Br J Cancer. 2020 Oct 27. doi: 10.1038/s41416-020-01131-w. Online ahead of print.
BACKGROUND: We examined the association between active and passive smoking and lung cancer risk and the population attributable fraction (PAF) of lung cancer due to active smoking, in the Norwegian Women and Cancer Study, a nationally representative prospective cohort study.
METHODS: We followed 142,508 women, aged 31-70 years, who completed a baseline questionnaire between 1991 and 2007, through linkages to national registries through December 2015. We used Cox proportional hazards models, to estimate hazard ratios (HRs) with 95% confidence intervals (CIs). We calculated PAF to indicate what proportion of lung cancer cases could have been prevented in the absence of smoking.
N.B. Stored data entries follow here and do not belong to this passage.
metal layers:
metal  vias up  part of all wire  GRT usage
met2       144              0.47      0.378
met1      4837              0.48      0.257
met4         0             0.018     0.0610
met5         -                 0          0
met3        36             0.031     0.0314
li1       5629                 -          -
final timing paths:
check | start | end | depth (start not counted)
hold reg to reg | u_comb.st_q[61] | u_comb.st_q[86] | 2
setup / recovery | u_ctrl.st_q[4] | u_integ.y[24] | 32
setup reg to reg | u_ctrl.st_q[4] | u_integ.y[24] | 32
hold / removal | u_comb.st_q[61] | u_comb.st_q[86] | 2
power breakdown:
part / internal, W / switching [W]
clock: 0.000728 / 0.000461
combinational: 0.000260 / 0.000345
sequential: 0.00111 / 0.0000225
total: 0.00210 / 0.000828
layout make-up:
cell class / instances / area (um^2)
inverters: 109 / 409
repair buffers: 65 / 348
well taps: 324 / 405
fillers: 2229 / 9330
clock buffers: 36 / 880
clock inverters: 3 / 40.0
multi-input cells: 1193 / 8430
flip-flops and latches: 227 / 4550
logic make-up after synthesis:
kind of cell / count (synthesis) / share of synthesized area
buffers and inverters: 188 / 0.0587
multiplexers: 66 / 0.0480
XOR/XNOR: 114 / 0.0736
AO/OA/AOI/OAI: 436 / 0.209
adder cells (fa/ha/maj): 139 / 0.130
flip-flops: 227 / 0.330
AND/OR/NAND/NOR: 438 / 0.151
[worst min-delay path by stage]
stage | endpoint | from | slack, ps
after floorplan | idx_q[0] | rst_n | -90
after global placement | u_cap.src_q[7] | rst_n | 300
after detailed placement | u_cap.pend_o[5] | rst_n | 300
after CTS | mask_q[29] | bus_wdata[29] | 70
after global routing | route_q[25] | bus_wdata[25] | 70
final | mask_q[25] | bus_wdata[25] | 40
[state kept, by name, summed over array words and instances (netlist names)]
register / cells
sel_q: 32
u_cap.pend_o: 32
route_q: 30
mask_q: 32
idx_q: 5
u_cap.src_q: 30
--- src/rtl/uart_irq_pkg.sv ---
package uart_irq_pkg;
  typedef enum logic [3:0] {
    IID_NONE = 4'b0001,
    IID_LS   = 4'b0110,
    IID_RDA  = 4'b0100,
    IID_CTO  = 4'b1100,
    IID_THRE = 4'b0010,
    IID_MS   = 4'b0000
  } iid_e;
endpackage

--- src/rtl/uart_irq_latch.sv ---
module uart_irq_latch #(
  parameter int W = 4
) (
  input  logic         clk_i,
  input  logic         rst_ni,
  input  logic [W-1:0] set_i,
  input  logic         clr_i,
  output logic         pend_o
);
  logic [W-1:0] flag_q;

  for (genvar g = 0; g < W; g++) begin : g_bit
    always_ff @(posedge clk_i or negedge rst_ni) begin
      if (!rst_ni)       flag_q[g] <= 1'b0;
      else if (set_i[g]) flag_q[g] <= 1'b1;  // set wins over read
      else if (clr_i)    flag_q[g] <= 1'b0;
    end
  end

  assign pend_o = |flag_q;

  p_set_wins_r10: assert property (@(posedge clk_i) disable iff (!rst_ni)
    (|set_i) |=> pend_o);
  // clearing read empties the latch
  p_clear_r2: assert property (@(posedge clk_i) disable iff (!rst_ni)
    (clr_i && !(|set_i)) |=> !pend_o);
endmodule

--- src/rtl/uart_thre_gate.sv ---
module uart_thre_gate #(
  parameter int LVL_W = 5,
  parameter int OVS   = 16
) (
  input  logic             clk_i,
  input  logic             rst_ni,
  input  logic             tick_i,
  input  logic [1:0]       wlen_i,
  input  logic             par_en_i,
  input  logic [LVL_W-1:0] level_i,
  input  logic             wr_i,
  input  logic             ack_i,
  output logic             pend_o
);
  localparam int MAX_DLY = 10 * OVS;
  localparam int CNT_W   = $clog2(MAX_DLY + 1);

  logic             empty, empty_q, held_two_q, run_q, pend_q;
  logic [CNT_W-1:0] cnt_q, dly_ticks;

  assign empty     = (level_i == '0);
  assign dly_ticks = (CNT_W'(wlen_i) + CNT_W'(6) + CNT_W'(par_en_i)) * CNT_W'(OVS);

  always_ff @(posedge clk_i or negedge rst_ni) begin
    if (!rst_ni) empty_q <= 1'b0;
    else         empty_q <= empty;
  end

  always_ff @(posedge clk_i or negedge rst_ni) begin
    if (!rst_ni)                     held_two_q <= 1'b0;
    else if (level_i >= LVL_W'(2))   held_two_q <= 1'b1;
    else if (empty && !empty_q)      held_two_q <= 1'b0;
  end

  always_ff @(posedge clk_i or negedge rst_ni) begin
    if (!rst_ni) begin
      pend_q <= 1'b0;
      run_q  <= 1'b0;
      cnt_q  <= '0;
    end else begin
      if (wr_i || ack_i) begin
        pend_q <= 1'b0;
        if (wr_i) cnt_q <= '0;
      end else if (empty && !empty_q) begin
        if (held_two_q) pend_q <= 1'b1;
        else begin
          run_q <= 1'b1;
          cnt_q <= '0;
        end
      end else if (!empty) begin
        run_q <= 1'b0;
      end else if (run_q && tick_i) begin
        if (cnt_q == dly_ticks - CNT_W'(1)) begin
          pend_q <= 1'b1;
          run_q  <= 1'b0;
        end else begin
          cnt_q <= cnt_q + CNT_W'(1);
        end
      end
    end
  end

  assign pend_o = pend_q;

  p_wr_clears_r7: assert property (@(posedge clk_i) disable iff (!rst_ni)
    wr_i |=> !pend_o);
  p_rise_cause_r6: assert property (@(posedge clk_i) disable iff (!rst_ni)
    $rose(pend_o) |-> ($past(held_two_q) || $past(run_q)));
endmodule

--- src/rtl/uart_irq_prio.sv ---
module uart_irq_prio
  import uart_irq_pkg::*;
(
  input  logic ls_i,
  input  logic rda_i,
  input  logic cto_i,
  input  logic thre_i,
  input  logic ms_i,
  output iid_e iid_o
);
  always_comb begin
    if      (ls_i)   iid_o = IID_LS;
    else if (rda_i)  iid_o = IID_RDA;
    else if (cto_i)  iid_o = IID_CTO;
    else if (thre_i) iid_o = IID_THRE;
    else if (ms_i)   iid_o = IID_MS;
    else             iid_o = IID_NONE;
  end
endmodule

--- src/rtl/uart_irq_ident.sv ---
module uart_irq_ident
  import uart_irq_pkg::*;
#(
  parameter int FIFO_DEPTH = 16,
  parameter int OVS        = 16,
  localparam int LVL_W     = $clog2(FIFO_DEPTH + 1)
) (
  input  logic             clk_i,
  input  logic             rst_ni,
  input  logic             sample_tick_i,
  input  logic [1:0]       wlen_i,
  input  logic             par_en_i,
  input  logic [3:0]       lsr_err_i,
  input  logic             rda_i,
  input  logic             cto_i,
  input  logic [LVL_W-1:0] tx_level_i,
  input  logic [3:0]       msr_delta_i,
  input  logic             lsr_rd_i,
  input  logic             iir_rd_i,
  input  logic             msr_rd_i,
  input  logic             thr_wr_i,
  output logic [3:0]       iid_o,
  output logic             irq_o
);
  logic ls_pend, ms_pend, thre_pend, thre_ack;
  iid_e iid;

  uart_irq_latch #(.W(4)) u_ls (
    .clk_i, .rst_ni, .set_i(lsr_err_i), .clr_i(lsr_rd_i), .pend_o(ls_pend)
  );

  uart_irq_latch #(.W(4)) u_ms (
    .clk_i, .rst_ni, .set_i(msr_delta_i), .clr_i(msr_rd_i), .pend_o(ms_pend)
  );

  // ID read acknowledges transmit-empty only when it is the reported source
  assign thre_ack = iir_rd_i && (iid == IID_THRE);

  uart_thre_gate #(.LVL_W(LVL_W), .OVS(OVS)) u_thre (
    .clk_i, .rst_ni, .tick_i(sample_tick_i), .wlen_i, .par_en_i,
    .level_i(tx_level_i), .wr_i(thr_wr_i), .ack_i(thre_ack), .pend_o(thre_pend)
  );

  uart_irq_prio u_prio (
    .ls_i(ls_pend), .rda_i, .cto_i, .thre_i(thre_pend), .ms_i(ms_pend), .iid_o(iid)
  );

  assign iid_o = iid;
  assign irq_o = ~iid[0];

  p_ls_top_r2: assert property (@(posedge clk_i) disable iff (!rst_ni)
    ls_pend |-> (iid_o == IID_LS));
  p_ack_r8: assert property (@(posedge clk_i) disable iff (!rst_ni)
    thre_ack |=> (iid_o != IID_THRE));
  p_rda_r3: assert property (@(posedge clk_i) disable iff (!rst_ni)
    (rda_i && !ls_pend) |-> (iid_o == IID_RDA));
endmodule

--- config.mk ---
export PLATFORM = sky130hd
export DESIGN_NAME = uart_irq_ident
export DESIGN_NICKNAME = d
export VERILOG_FILES = /design/src/rtl/uart_irq_pkg.sv /design/src/rtl/uart_irq_latch.sv /design/src/rtl/uart_thre_gate.sv /design/src/rtl/uart_irq_prio.sv /design/src/rtl/uart_irq_ident.sv
export SDC_FILE = /design/constraint.sdc
export NUM_CORES = 1
export LEC_CHECK = 0
export BUFFER_PORTS_ARGS = -buffer_cell sky130_fd_sc_hd__buf_4
export CORE_AREA = 2 2 58 49
export DETAILED_ROUTE_END_ITERATION = 8
export DIE_AREA = 0 0 60 51
export PLACE_DENSITY_LB_ADDON = 0.2
export SYNTH_ARGS = -nofsm -noshare
export SYNTH_HDL_FRONTEND = slang
export SYNTH_SLANG_ARGS = --single-unit
--- constraint.sdc ---
create_clock -name clk_i -period 1.79 [get_ports clk_i]
set_input_delay 0.358 -clock clk_i [delete_from_list [all_inputs] [get_ports clk_i]]
set_output_delay 0.358 -clock clk_i [all_outputs]
set_load 0.03 [all_outputs]
==> results of run 1 <==
## power breakdown
group          switching (mW)  total [mW]  internal (mW)
clock network           0.142       0.266          0.124
logic                  0.0682       0.151         0.0828
registers              0.0180       0.487          0.469
## flip-flops by register name, summed over array words and instances (netlist names)
name               flops
u_ls.flag_q            4
u_ms.flag_q            4
u_thre.cnt_q           8
u_thre.empty_q         1
u_thre.held_two_q      1
u_thre.pend_o          1
u_thre.run_q           1
## logic make-up after synthesis
| logic type | synth area share |
|---|---|
| flip-flops | 0.450 |
| AO/OA/AOI/OAI | 0.220 |
| multiplexers | 0.0101 |
| AND/OR/NAND/NOR | 0.208 |
| buffers and inverters | 0.0472 |
| adder cells (fa/ha/maj) | 0.0405 |
| XOR/XNOR | 0.0236 |
## through the flow
stage / std cells / hold WS [ps] / util / setup TNS (ps)
after floorplan: 109 / 62.4 / - / -3360
after global placement: 191 / 251 / 0.600 / -5180
after global routing: 199 / 196 / 0.669 / -3900
final: 199 / 210 / 0.669 / -2920
after CTS: 198 / 209 / 0.645 / -2760
after detailed placement: 191 / 253 / 0.600 / -5520
## routing by layer
metal | track usage | vias to the layer above | wire (microns)
li1 | - | 500 | -
met1 | 0.264 | 510 | 1230
met2 | 0.322 | 23 | 1350
met3 | 0.0608 | 7 | 121
met4 | 0.0593 | 0 | 46
met5 | 0 | - | 0
## area by class of cell
cell class | instances | area (sq um) | area share
clock buffers | 4 | 36.3 | 0.0211
inverters | 11 | 45.0 | 0.0261
multi-input cells | 77 | 686 | 0.398
flip-flops and latches | 20 | 500 | 0.290
well taps | 38 | 47.5 | 0.0276
repair buffers | 49 | 408 | 0.237
## worst min path at each step
| stage | from | end | slack [ps] | cells past startpoint |
|---|---|---|---|---|
| floorplan | rst_ni | u_ls.flag_q[0] | 60 | 0 |
| global placement | rst_ni | u_ls.flag_q[2] | 250 | 1 |
| detailed placement | rst_ni | u_ls.flag_q[3] | 250 | 1 |
| CTS | msr_delta_i[0] | u_ms.flag_q[0] | 210 | 2 |
| global route | msr_delta_i[0] | u_ms.flag_q[0] | 200 | 2 |
| finish | lsr_err_i[3] | u_ls.flag_q[3] | 210 | 2 |
## cells in the final DEF (no fill, tap or decap), types with 2 or more instances in the layout
cell,count
a21o_1,10
dfrtp_1,20
nand4_1,3
and3_1,6
and3b_1,2
o21ai_0,2
inv_1,9
nand2_1,5
nand2_2,2
a21oi_1,2
o21ai_2,2
nand3_2,2
nor2_1,6
clkbuf_4,3
buf_6,10
a31oi_1,2
o22a_1,2
buf_4,38
## what timing repair did
action	CTS	global route
gates resized for setup	14	10
setup endpoints to repair	15	15
hold endpoints to repair	20	0
hold buffers	1	0
buffers inserted	2	2
pin swaps	14	9
==> qor.csv, run 1 <==
metric;value;unit
status;finished, violations left;
failing checks;setup timing;
top post-synthesis cells by count;dfrtp_1, inv_1, a21o_1;
routed len/inst;13.8;microns
max_cap viols;0;
DR vias/cell;5.23;
total inserted antenna cells;0;
post-synthesis register bit count;20;
# DRC;0;
die width;60;microns
Critical-path top delay cell;or4_1;
final RePlAce weighted congestion;0.767;
die area;0.00306;sq mm
worst hold-check path type;input port to flop;
CP top delay family;simple AND/OR/NAND/NOR gates;
R2R cell count;7;
final number of max-transition violations;0;
Final Worst Setup Slack;-323;ps
Vias;1040;
Worst-path clk slew;110;ps
Post-Syn Area;0.00111;sq mm
H-tree lvl count;1;
top_reg_cell synth;dfrtp_1;
I/O Buffers;29;
vias in the first global route;1068;
ANT nets after route;0;
CP max FO;2;
Worst VDD drop;0.455;mV
pre-CTS setup slack;-603;ps
top-count cell post-synth;dfrtp_1;
R2R Path Start;u_ls.flag_q[1];
clk_lat worst skew;310;ps
CTS tree;done;
period utilization;1.18;
RSZ-0062 raised after global routing;yes;
synthesized area per cell;10.2;sq um
Data required, critical path;1430;ps
WS Path Type;flop to output pin;
Slew @ Worst Pin;357;ps
CP Capture Type;output pin;
# IOs;30;
clock skew;5.01;ps
total power divided by cell area;525;mW/mm^2
Slew HR;0.761;
largest cells by area after synthesis;dfrtp_1, a21o_1, inv_1;
Pre-antenna DRT Iters;6;
post-DP HPWL;1.99;mm
post-synth top area share;0.450;
Setup crit start;u_thre.pend_o;
Worst Setup Start Kind;flop;
Final setup violation count;14;
cts bufs inserted;3;
Seq/Total Area, Yosys;0.450;
Post-Layout Inst Area;0.00172;sq mm
f_max;473;MHz
Synth area leader;dfrtp_1;
P&R area growth vs syn;54.9;%
core area;0.00257;sq mm
worst reg-to-reg setup slack;-60;ps
first-pass GRT wire length;4.66;mm
Cells after Synth;109;
Total GRT Usage;0.203;
reg2reg end;u_thre.cnt_q[1];
die height;51;microns
Net Count, Synth;137;
Total Wirelength;2.75;mm
CTS Sinks;20;
Post-DP Area;0.00155;sq mm
CTS Root Cell;clkbuf_4;
antenna violations before repair;0;
Worst EP arrival;1750;ps
Final nets;190;
total grt overflow;0;
row cnt;17;
Worst path max stage delay;510;ps
Static Leak;0.820;nW
layout cell share with drive strength beyond 1;0.497;
fill count;206;
Buf+Inv Stages, Crit Path;2;
Distinct cells, synth;38;
synth warn;0;
FFs w/ async S/R, synth;1.00;
Worst Setup EP;iid_o[0];
WP depth;4;
Post-synth EDFFs;0;
initial drt markers;15;
Final min period;2110;ps
largest net degree at the start of global routing;21;
Initial Util;0.432;
crit-path cells;or4_1 > or3_4 > clkinvlp_4 > buf_6;
Tot Pwr;0.904;mW
Hold Vio Cnt, Final;0;
deepest clock path buffer count;2;
Note: power is estimated with default switching activity, not from simulation.
$ cat src/rtl/sgc_pkg.sv
package sgc_pkg;

  typedef enum logic [1:0] {
    SGC_IDLE  = 2'd0,
    SGC_SHIFT = 2'd1,
    SGC_LOAD  = 2'd2
  } sgc_state_e;

  localparam int SGC_ADDR_W = 6;

  localparam logic [SGC_ADDR_W-1:0] SGC_A_CFG = 6'h00;
  localparam logic [SGC_ADDR_W-1:0] SGC_A_DIV = 6'h01;
  localparam logic [SGC_ADDR_W-1:0] SGC_A_PEN = 6'h02;
  localparam logic [SGC_ADDR_W-1:0] SGC_A_IN  = 6'h10;
  localparam logic [SGC_ADDR_W-1:0] SGC_A_OUT = 6'h20;

  localparam int SGC_CFG_AUTO  = 2;
  localparam int SGC_CFG_START = 3;

endpackage

$ cat src/rtl/sgc_regs.sv
module sgc_regs
  import sgc_pkg::*;
#(
  parameter int NPORTS  = 32,
  parameter int MAXBITS = 4,
  parameter int DIV_W   = 12,
  parameter int DIV_RST = 8,
  localparam int PIDX_W = (NPORTS > 1) ? $clog2(NPORTS) : 1,
  localparam int BIDX_W = (MAXBITS > 1) ? $clog2(MAXBITS) : 1,
  localparam int SRC_W  = 3 * MAXBITS
) (
  input  logic                            clk,
  input  logic                            rst_n,
  input  logic                            wr_en,
  input  logic [SGC_ADDR_W-1:0]           addr,
  input  logic [31:0]                     wdata,
  output logic [31:0]                     rdata,
  output logic [BIDX_W-1:0]               width,
  output logic                            auto_rep,
  output logic                            start,
  output logic [DIV_W-1:0]                div_val,
  output logic [NPORTS-1:0]               port_en,
  input  logic [PIDX_W-1:0]               sel_port,
  input  logic [BIDX_W-1:0]               sel_bit,
  output logic                            out_bit,
  input  logic                            commit,
  input  logic [MAXBITS-1:0][NPORTS-1:0]  cap_data
);

  logic [BIDX_W-1:0]              width_q, width_d;
  logic                           auto_q, auto_d;
  logic [DIV_W-1:0]               div_q, div_d;
  logic [NPORTS-1:0]              pen_q, pen_d;
  logic [NPORTS-1:0][SRC_W-1:0]   src_q, src_d;
  logic [MAXBITS-1:0][NPORTS-1:0] in_q, in_d;

  logic [SGC_ADDR_W-1:0] out_off;
  logic                  hit_out;
  logic [SRC_W-1:0]      sel_word;

  assign out_off = addr - SGC_A_OUT;
  assign hit_out = (addr >= SGC_A_OUT) && (32'(out_off) < NPORTS);

  // next-state: software writes and frame commit
  always_comb begin
    width_d = width_q;
    auto_d  = auto_q;
    div_d   = div_q;
    pen_d   = pen_q;
    src_d   = src_q;
    in_d    = in_q;
    if (wr_en) begin
      if (addr == SGC_A_CFG) begin
        width_d = wdata[BIDX_W-1:0];
        auto_d  = wdata[SGC_CFG_AUTO];
      end
      if (addr == SGC_A_DIV) div_d = wdata[DIV_W-1:0];
      if (addr == SGC_A_PEN) pen_d = wdata[NPORTS-1:0];
      for (int p = 0; p < NPORTS; p++) begin
        if (hit_out && (32'(out_off) == p)) src_d[p] = wdata[SRC_W-1:0];
      end
    end
    if (commit) begin
      for (int b = 0; b < MAXBITS; b++) begin
        if (32'(width_q) >= b) in_d[b] = (cap_data[b] & pen_q) | (in_q[b] & ~pen_q);
      end
    end
  end

  always_ff @(posedge clk or negedge rst_n) begin
    if (!rst_n) begin
      width_q <= '0;
      auto_q  <= 1'b0;
      div_q   <= DIV_W'(DIV_RST);
      pen_q   <= '0;
      src_q   <= '0;
      in_q    <= '0;
    end else begin
      width_q <= width_d;
      auto_q  <= auto_d;
      div_q   <= div_d;
      pen_q   <= pen_d;
      src_q   <= src_d;
      in_q    <= in_d;
    end
  end

  // read mux
  always_comb begin
    rdata = '0;
    if (addr == SGC_A_CFG) begin
      rdata[BIDX_W-1:0]   = width_q;
      rdata[SGC_CFG_AUTO] = auto_q;
    end
    if (addr == SGC_A_DIV) rdata[DIV_W-1:0] = div_q;
    if (addr == SGC_A_PEN) rdata[NPORTS-1:0] = pen_q;
    for (int b = 0; b < MAXBITS; b++) begin
      if (32'(addr) == 32'(SGC_A_IN) + b) rdata[NPORTS-1:0] = in_q[b];
    end
    if (hit_out) rdata[SRC_W-1:0] = src_q[out_off[PIDX_W-1:0]];
  end

  // output level: bit 0 of the 3-bit source group of the selected bit
  assign sel_word = src_q[sel_port];
  always_comb begin
    out_bit = 1'b0;
    for (int b = 0; b < MAXBITS; b++) begin
      if (32'(sel_bit) == b) out_bit = sel_word[3*b];
    end
  end

  assign start    = wr_en && (addr == SGC_A_CFG) && wdata[SGC_CFG_START];
  assign width    = width_q;
  assign auto_rep = auto_q;
  assign div_val  = div_q;
  assign port_en  = pen_q;

  // input words move only on a frame commit
  a_r5_in_words_hold: assert property (@(posedge clk) disable iff (!rst_n)
    !commit |=> $stable(in_q));

endmodule

$ cat src/rtl/sgc_shifter.sv
module sgc_shifter
  import sgc_pkg::*;
#(
  parameter int NPORTS  = 32,
  parameter int MAXBITS = 4,
  parameter int DIV_W   = 12,
  localparam int PIDX_W = (NPORTS > 1) ? $clog2(NPORTS) : 1,
  localparam int BIDX_W = (MAXBITS > 1) ? $clog2(MAXBITS) : 1
) (
  input  logic                            clk,
  input  logic                            rst_n,
  input  logic                            start,
  input  logic                            auto_rep,
  input  logic [BIDX_W-1:0]               width,
  input  logic [DIV_W-1:0]                div_val,
  input  logic [NPORTS-1:0]               port_en,
  input  logic                            sdi,
  output logic [PIDX_W-1:0]               sel_port,
  output logic [BIDX_W-1:0]               sel_bit,
  input  logic                            out_bit,
  output logic                            sclk,
  output logic                            sdo,
  output logic                            sld,
  output logic                            commit,
  output logic [MAXBITS-1:0][NPORTS-1:0]  cap_data
);

  sgc_state_e state_q, state_d;
  logic [DIV_W-1:0]               cnt_q, cnt_d;
  logic [PIDX_W-1:0]              port_q, port_d;
  logic [BIDX_W-1:0]              bit_q, bit_d;
  logic [MAXBITS-1:0][NPORTS-1:0] cap_q, cap_d;
  logic [DIV_W-1:0]               eff_div, half_div, last_cnt;
  logic                           port_on, port_on_d;
  logic                           sclk_q, sdo_q, sld_q;

  assign eff_div  = (div_val < DIV_W'(2)) ? DIV_W'(2) : div_val;
  assign half_div = eff_div >> 1;
  assign last_cnt = eff_div - DIV_W'(1);
  assign port_on  = port_en[port_q];

  always_comb begin
    state_d = state_q;
    cnt_d   = cnt_q;
    port_d  = port_q;
    bit_d   = bit_q;
    cap_d   = cap_q;
    commit  = 1'b0;
    case (state_q)
      SGC_IDLE: begin
        if (start || auto_rep) begin
          state_d = SGC_SHIFT;
          cnt_d   = '0;
          port_d  = '0;
          bit_d   = '0;
        end
      end
      SGC_SHIFT: begin
        if (port_on && (cnt_q != last_cnt)) begin
          cnt_d = cnt_q + 1'b1;
        end else begin
          cnt_d = '0;
          if (port_on) cap_d[bit_q][port_q] = sdi;
          if (port_on && (bit_q != width)) begin
            bit_d = bit_q + 1'b1;
          end else begin
            bit_d = '0;
            if (port_q == PIDX_W'(NPORTS - 1)) state_d = SGC_LOAD;
            else                               port_d  = port_q + 1'b1;
          end
        end
      end
      SGC_LOAD: begin
        if (cnt_q != last_cnt) begin
          cnt_d = cnt_q + 1'b1;
        end else begin
          cnt_d  = '0;
          commit = 1'b1;
          port_d = '0;
          bit_d  = '0;
          state_d = auto_rep ? SGC_SHIFT : SGC_IDLE;
        end
      end
      default: state_d = SGC_IDLE;
    endcase
  end

  // outputs are registered from the next state, so they line up with it
  assign sel_port  = port_d;
  assign sel_bit   = bit_d;
  assign port_on_d = port_en[port_d];

  always_ff @(posedge clk or negedge rst_n) begin
    if (!rst_n) begin
      state_q <= SGC_IDLE;
      cnt_q   <= '0;
      port_q  <= '0;
      bit_q   <= '0;
      cap_q   <= '0;
      sclk_q  <= 1'b0;
      sdo_q   <= 1'b0;
      sld_q   <= 1'b0;
    end else begin
      state_q <= state_d;
      cnt_q   <= cnt_d;
      port_q  <= port_d;
      bit_q   <= bit_d;
      cap_q   <= cap_d;
      sclk_q  <= (state_d == SGC_SHIFT) && port_on_d && (cnt_d >= half_div);
      sdo_q   <= (state_d == SGC_SHIFT) && port_on_d && out_bit;
      sld_q   <= (state_d == SGC_LOAD);
    end
  end

  assign sclk     = sclk_q;
  assign sdo      = sdo_q;
  assign sld      = sld_q;
  assign cap_data = cap_q;

  a_r7_strobe_clock_low: assert property (@(posedge clk) disable iff (!rst_n)
    sld_q |-> !sclk_q);
  a_r4_clock_enabled_only: assert property (@(posedge clk) disable iff (!rst_n)
    sclk_q |-> port_en[port_q]);
  a_r3_bit_within_width: assert property (@(posedge clk) disable iff (!rst_n)
    (state_q == SGC_SHIFT) |-> (bit_q <= width));
  a_r6_rise_at_half: assert property (@(posedge clk) disable iff (!rst_n)
    $rose(sclk_q) |-> (cnt_q == half_div));
  a_r8_start_from_idle: assert property (@(posedge clk) disable iff (!rst_n)
    ((state_q == SGC_IDLE) && start) |=> (state_q == SGC_SHIFT));
  a_r9_repeat_after_commit: assert property (@(posedge clk) disable iff (!rst_n)
    (commit && auto_rep) |=> (state_q == SGC_SHIFT) && !sld_q);

endmodule

$ cat src/rtl/sgc_top.sv
module sgc_top
  import sgc_pkg::*;
#(
  parameter int NPORTS  = 32,
  parameter int MAXBITS = 4,
  parameter int DIV_W   = 12,
  parameter int SYS_HZ  = 100_000_000,
  parameter int BUS_HZ  = 12_500_000,
  localparam int PIDX_W  = (NPORTS > 1) ? $clog2(NPORTS) : 1,
  localparam int BIDX_W  = (MAXBITS > 1) ? $clog2(MAXBITS) : 1,
  localparam int DIV_RAW = SYS_HZ / BUS_HZ,
  localparam int DIV_RST = (DIV_RAW < 2) ? 2 : DIV_RAW
) (
  input  logic                  clk,
  input  logic                  rst_n,
  input  logic                  wr_en,
  input  logic [SGC_ADDR_W-1:0] addr,
  input  logic [31:0]           wdata,
  output logic [31:0]           rdata,
  output logic                  ser_clk,
  output logic                  ser_dout,
  input  logic                  ser_din,
  output logic                  ser_load
);

  logic rst_meta, rst_sync;

  always_ff @(posedge clk or negedge rst_n) begin
    if (!rst_n) begin
      rst_meta <= 1'b0;
      rst_sync <= 1'b0;
    end else begin
      rst_meta <= 1'b1;
      rst_sync <= rst_meta;
    end
  end

  logic [BIDX_W-1:0]              width;
  logic                           auto_rep, start, out_bit, commit;
  logic [DIV_W-1:0]               div_val;
  logic [NPORTS-1:0]              port_en;
  logic [PIDX_W-1:0]              sel_port;
  logic [BIDX_W-1:0]              sel_bit;
  logic [MAXBITS-1:0][NPORTS-1:0] cap_data;

  sgc_regs #(
    .NPORTS(NPORTS), .MAXBITS(MAXBITS), .DIV_W(DIV_W), .DIV_RST(DIV_RST)
  ) u_regs (
    .clk(clk), .rst_n(rst_sync), .wr_en(wr_en), .addr(addr), .wdata(wdata),
    .rdata(rdata), .width(width), .auto_rep(auto_rep), .start(start),
    .div_val(div_val), .port_en(port_en), .sel_port(sel_port), .sel_bit(sel_bit),
    .out_bit(out_bit), .commit(commit), .cap_data(cap_data)
  );

  sgc_shifter #(
    .NPORTS(NPORTS), .MAXBITS(MAXBITS), .DIV_W(DIV_W)
  ) u_shift (
    .clk(clk), .rst_n(rst_sync), .start(start), .auto_rep(auto_rep),
    .width(width), .div_val(div_val), .port_en(port_en), .sdi(ser_din),
    .sel_port(sel_port), .sel_bit(sel_bit), .out_bit(out_bit),
    .sclk(ser_clk), .sdo(ser_dout), .sld(ser_load), .commit(commit),
    .cap_data(cap_data)
  );

endmodule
RESULTS: During the more than 2.3 million person-years of observation, we ascertained 1507 lung cancer cases. Compared with never smokers, current (HR 13.88, 95% CI 10.18-18.91) smokers had significantly increased risk of lung cancer. Female never smokers exposed to passive smoking had a 1.3-fold (HR 1.34, 95% CI 0.89-2.01) non- significantly increased risk of lung cancer, compared with never smokers. The PAF of lung cancer was 85.3% (95% CI 80.0-89.2).
CONCLUSION: More than 8 in 10 lung cancer cases could have been avoided in Norway, if the women did not smoke.